Published: October 26, 2021

Section Spotlight: YPS | The Path to Heroism in Healthcare

As we head into a new academic year, the YPS will continue to work with young physicians and the Academy to help all of us rekindle our initial love of medicine and patient care.


03 Yps Logo WebYi-Chun Carol Liu, MD, YPS Chair

Have you ever felt like a hero? I have. When I recited the Hippocratic Oath at my white coat ceremony, I could barely contain my eagerness to embark on my medical career and to have the opportunity to help others.

Yi-Chun Carol Liu, MD YPS ChairYi-Chun Carol Liu, MD
YPS Chair
So much has happened and changed since that day, but I and other physicians can still feel like heroes. As we head into a new academic year and I have assumed the Chair of the Young Physicians Section (YPS), I look forward to working with young physicians by identifying opportunities to enhance our career development.

The COVID-19 pandemic has been an unprecedented health crisis faced by physicians. The disease has rapidly altered our interactions with patients, family, and each other. Medicine at its core depends on a great physician-patient relationship and rapport. The required personal protective equipment has created not only physical barriers, but also barriers to personal connections. 

The stress of the pandemic has reportedly led to more physician burnout and moral injury. Wendy Dean, MD, president and co-founder of Moral Injury of Healthcare, a nonprofit organization addressing the crisis of clinician distress, differentiates burnout from moral injury by defining moral injury as a phenomenon that “occurs when physicians are repeatedly expected to make choices that transgress their commitment to healing in the course of providing care.” 

Moral injury occurs because physicians are frustrated and cannot provide the care for which they trained due to factors outside their control. So how should we deal with moral injury? To remedy moral injury requires more than personal commitment from individual physicians; it requires leaders who are willing to confront the increasingly business-oriented and profit-driven healthcare environment to minimize competing demands.

As we head into a new academic year, the YPS will continue to work with young physicians and the Academy to help all of us rekindle our initial love of medicine and patient care. 

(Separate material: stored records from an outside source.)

===== config.mk =====
export PLATFORM = sky130hd
export DESIGN_NAME = fp_comp_sched
export DESIGN_NICKNAME = d
export VERILOG_FILES = /design/src/rtl/fp_comp_sched.sv
export SDC_FILE = /design/constraint.sdc
export NUM_CORES = 1
export LEC_CHECK = 0
export ABC_AREA = 1
export BUFFER_PORTS_ARGS = -buffer_cell sky130_fd_sc_hd__buf_2
export CAP_MARGIN = 40
export CORE_AREA = 2 2 134 136
export DETAILED_ROUTE_END_ITERATION = 12
export DIE_AREA = 0 0 136 138
export PLACE_DENSITY = 0.69
export SLEW_MARGIN = 20
export SYNTH_ARGS = -nofsm -noshare
export SYNTH_HDL_FRONTEND = slang
export SYNTH_SLANG_ARGS = --single-unit
export TNS_END_PERCENT = 50

===== constraint.sdc =====
create_clock -name clk -period 3.35 [get_ports clk]
set_input_delay 0.335 -clock clk [delete_from_list [all_inputs] [get_ports clk]]
set_output_delay 0.335 -clock clk [all_outputs]
set_load 0.005 [all_outputs]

The YPS Programming Task Force is working on exciting and informative proposals for the AAO-HNS/F 2022 Leadership Forum & BOG Spring Meeting and the AAO-HNSF 2022 Annual Meeting & OTO Experience. The virtual 2020 YPS General Assembly was honored to have Jennifer M. Heemstra, PhD, associate professor at Emory University, give an outstanding presentation, titled “FAIL is Not a Four-Letter Word: Why Success is More Likely When You’re Willing to Fail,” followed by a lively one-hour discussion. 

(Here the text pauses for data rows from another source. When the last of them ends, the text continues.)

### src/rtl/clk_pkg.sv
// clk_pkg: edit-mode encoding, field limits and wrap helper shared by the clock blocks
package clk_pkg;
  localparam logic [1:0] MODE_NORMAL = 2'd0;
  localparam logic [1:0] MODE_SEC    = 2'd1;
  localparam logic [1:0] MODE_MIN    = 2'd2;
  localparam logic [1:0] MODE_HOUR   = 2'd3;
  localparam logic [5:0] HOUR_MAX = 6'd23;
  localparam logic [5:0] MIN_MAX  = 6'd59;
  localparam logic [5:0] SEC_MAX  = 6'd59;
  typedef enum logic [1:0] {IDLE, EDIT, COMMIT} state_e;
  function automatic logic [5:0] wrap_step(input logic [5:0] v, input logic [5:0] max, input logic inc);
    return inc ? (v == max ? 6'd0 : v + 6'd1) : (v == 6'd0 ? max : v - 6'd1);
  endfunction
endpackage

For the 2021 YPS General Assembly program, Maie St. John, MD, PhD, professor and Samuel and Della Pearlman Chair in the Department of Head and Neck Surgery at the David Geffen School of Medicine at UCLA, co-director of the UCLA Head and Neck Cancer Program, and director of the UCLA Head and Neck Cancer Novel Therapeutics Program, presented her talk, “Leadership: Many Roads, Common Vision.” 

YPS will continue to encourage submissions covering a broad range of discussions and will continue to work closely with members to incorporate topics regarding the future of otolaryngology, healthcare, and public health policy into the Annual Meeting and Spring Leadership Forum.

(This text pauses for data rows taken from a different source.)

===== src/rtl/imm_gen_pipe.sv =====
// imm_gen_pipe: pipelined RISC-V immediate generator with an elastic
// valid/ready pipeline of STAGES register stages and a sideband tag.
// The format is either given explicitly or auto-decoded from the opcode.
// Optional macro IMM_ERR_EN adds out_err (illegal word flag) and err_cnt
// (saturating count of illegal words delivered).
module imm_gen_pipe #(
    parameter int XLEN   = 32,
    parameter int STAGES = 1,
    parameter int TAGW   = 4
) (
    input  logic             clk,
    input  logic             rst,
    input  logic             in_valid,
    output logic             in_ready,
    input  logic [31:0]      in_instr,
    input  logic [2:0]       in_sel,
    input  logic [TAGW-1:0]  in_tag,
    output logic             out_valid,
    input  logic             out_ready,
    output logic [XLEN-1:0]  out_imm,
    output logic [2:0]       out_fmt,
    output logic [TAGW-1:0]  out_tag
`ifdef IMM_ERR_EN
    ,
    output logic             out_err,
    output logic [7:0]       err_cnt
`endif
);

    localparam logic [2:0] FMT_ILL  = 3'b000;
    localparam logic [2:0] FMT_U    = 3'b001;
    localparam logic [2:0] FMT_I    = 3'b010;
    localparam logic [2:0] FMT_SH   = 3'b011;
    localparam logic [2:0] FMT_B    = 3'b100;
    localparam logic [2:0] FMT_S    = 3'b101;
    localparam logic [2:0] FMT_J    = 3'b110;
    localparam logic [2:0] SEL_AUTO = 3'b111;

    // Explicit selects pass through (000 is already illegal); 111 decodes the opcode.
    function automatic logic [2:0] resolve_fmt(input logic [2:0] sel, input logic [31:0] instr);
        logic [2:0] f;
        f = FMT_ILL;
        if (sel != SEL_AUTO) begin
            f = sel;
        end else begin
            case (instr[6:0])
                7'b0110111, 7'b0010111: f = FMT_U;
                7'b0000011, 7'b1100111: f = FMT_I;
                7'b0010011: f = (instr[14:12] == 3'b001 || instr[14:12] == 3'b101) ? FMT_SH : FMT_I;
                7'b1100011: f = FMT_B;
                7'b0100011: f = FMT_S;
                7'b1101111: f = FMT_J;
                default:    f = FMT_ILL;
            endcase
        end
        return f;
    endfunction

    // Builds a 32-bit signed immediate, then sign-extends it to XLEN.
    // shamt is always non-negative, so sign extension doubles as zero extension.
    function automatic logic signed [XLEN-1:0] build_imm(input logic [2:0] fmt, input logic [31:0] instr);
        logic signed [31:0] raw;
        raw = '0;
        case (fmt)
            FMT_U:  raw = {instr[31:12], 12'b0};
            FMT_I:  raw = {{20{instr[31]}}, instr[31:20]};
            FMT_SH: raw = (XLEN == 64) ? {26'b0, instr[25:20]} : {27'b0, instr[24:20]};
            FMT_B:  raw = {{20{instr[31]}}, instr[7], instr[30:25], instr[11:8], 1'b0};
            FMT_S:  raw = {{21{instr[31]}}, instr[30:25], instr[11:7]};
            FMT_J:  raw = {{12{instr[31]}}, instr[19:12], instr[20], instr[30:21], 1'b0};
            default: raw = '0;
        endcase
        return XLEN'(raw);
    endfunction

    logic [2:0]             in_fmt;
    logic signed [XLEN-1:0] in_imm;

    logic [STAGES-1:0]      vld_p;
    logic [STAGES-1:0]      ld;
    logic [XLEN-1:0]        imm_p [STAGES];
    logic [2:0]             fmt_p [STAGES];
    logic [TAGW-1:0]        tag_p [STAGES];

    // Format resolution and immediate construction ahead of stage 0.
    always_comb begin
        in_fmt = resolve_fmt(in_sel, in_instr);
        in_imm = build_imm(in_fmt, in_instr);
    end

    // Stage k can load when the consumer is ready or any stage from k to the
    // output is empty; written flat so the ready chain has no recursive net.
    always_comb begin
        ld = '0;
        for (int k = 0; k < STAGES; k++) begin
            ld[k] = out_ready;
            for (int j = k; j < STAGES; j++) begin
                if (!vld_p[j]) ld[k] = 1'b1;
            end
        end
    end

    assign in_ready = ld[0];

    // Stage registers: stage 0 takes the decoded input, stage k takes stage k-1.
    // Data only moves with a valid word so stalled outputs stay put.
    always_ff @(posedge clk) begin
        if (rst) begin
            for (int k = 0; k < STAGES; k++) begin
                vld_p[k] <= 1'b0;
                imm_p[k] <= '0;
                fmt_p[k] <= '0;
                tag_p[k] <= '0;
            end
        end else begin
            // stage 0 boundary
            if (ld[0]) begin
                vld_p[0] <= in_valid;
                if (in_valid) begin
                    imm_p[0] <= in_imm;
                    fmt_p[0] <= in_fmt;
                    tag_p[0] <= in_tag;
                end
            end
            // stage 1..STAGES-1 boundaries
            for (int k = 1; k < STAGES; k++) begin
                if (ld[k]) begin
                    vld_p[k] <= vld_p[k-1];
                    if (vld_p[k-1]) begin
                        imm_p[k] <= imm_p[k-1];
                        fmt_p[k] <= fmt_p[k-1];
                        tag_p[k] <= tag_p[k-1];
                    end
                end
            end
        end
    end

    assign out_valid = vld_p[STAGES-1];
    assign out_imm   = imm_p[STAGES-1];
    assign out_fmt   = fmt_p[STAGES-1];
    assign out_tag   = tag_p[STAGES-1];

`ifdef IMM_ERR_EN
    assign out_err = out_valid && (out_fmt == FMT_ILL);

    // Saturating count of illegal words handed to the consumer.
    always_ff @(posedge clk) begin
        if (rst) begin
            err_cnt <= 8'd0;
        end else if (out_valid && out_ready && out_err && (err_cnt != 8'hFF)) begin
            err_cnt <= err_cnt + 8'd1;
        end
    end
`endif

endmodule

Our Communications Task Force will continue to engage members on Facebook and ENTConnect to facilitate a community to share important announcements and up-to-date information. Four new YPS leadership podcasts have been developed that feature interviews with well-known department chairs sharing their philosophies and leadership styles; in other podcasts, prominent ENT leaders will present and discuss topics of importance to young physicians and their career development. 

As we continue to serve our community, I look forward to increasing opportunities to combat moral injury. As we reemerge from the pandemic, the YPS hopes to reengage with our at-large otolaryngology community. I am confident that under the Academy leadership and the continued support and willingness of the young physicians, we will have a great year ahead. After all, that is what “heroes” do.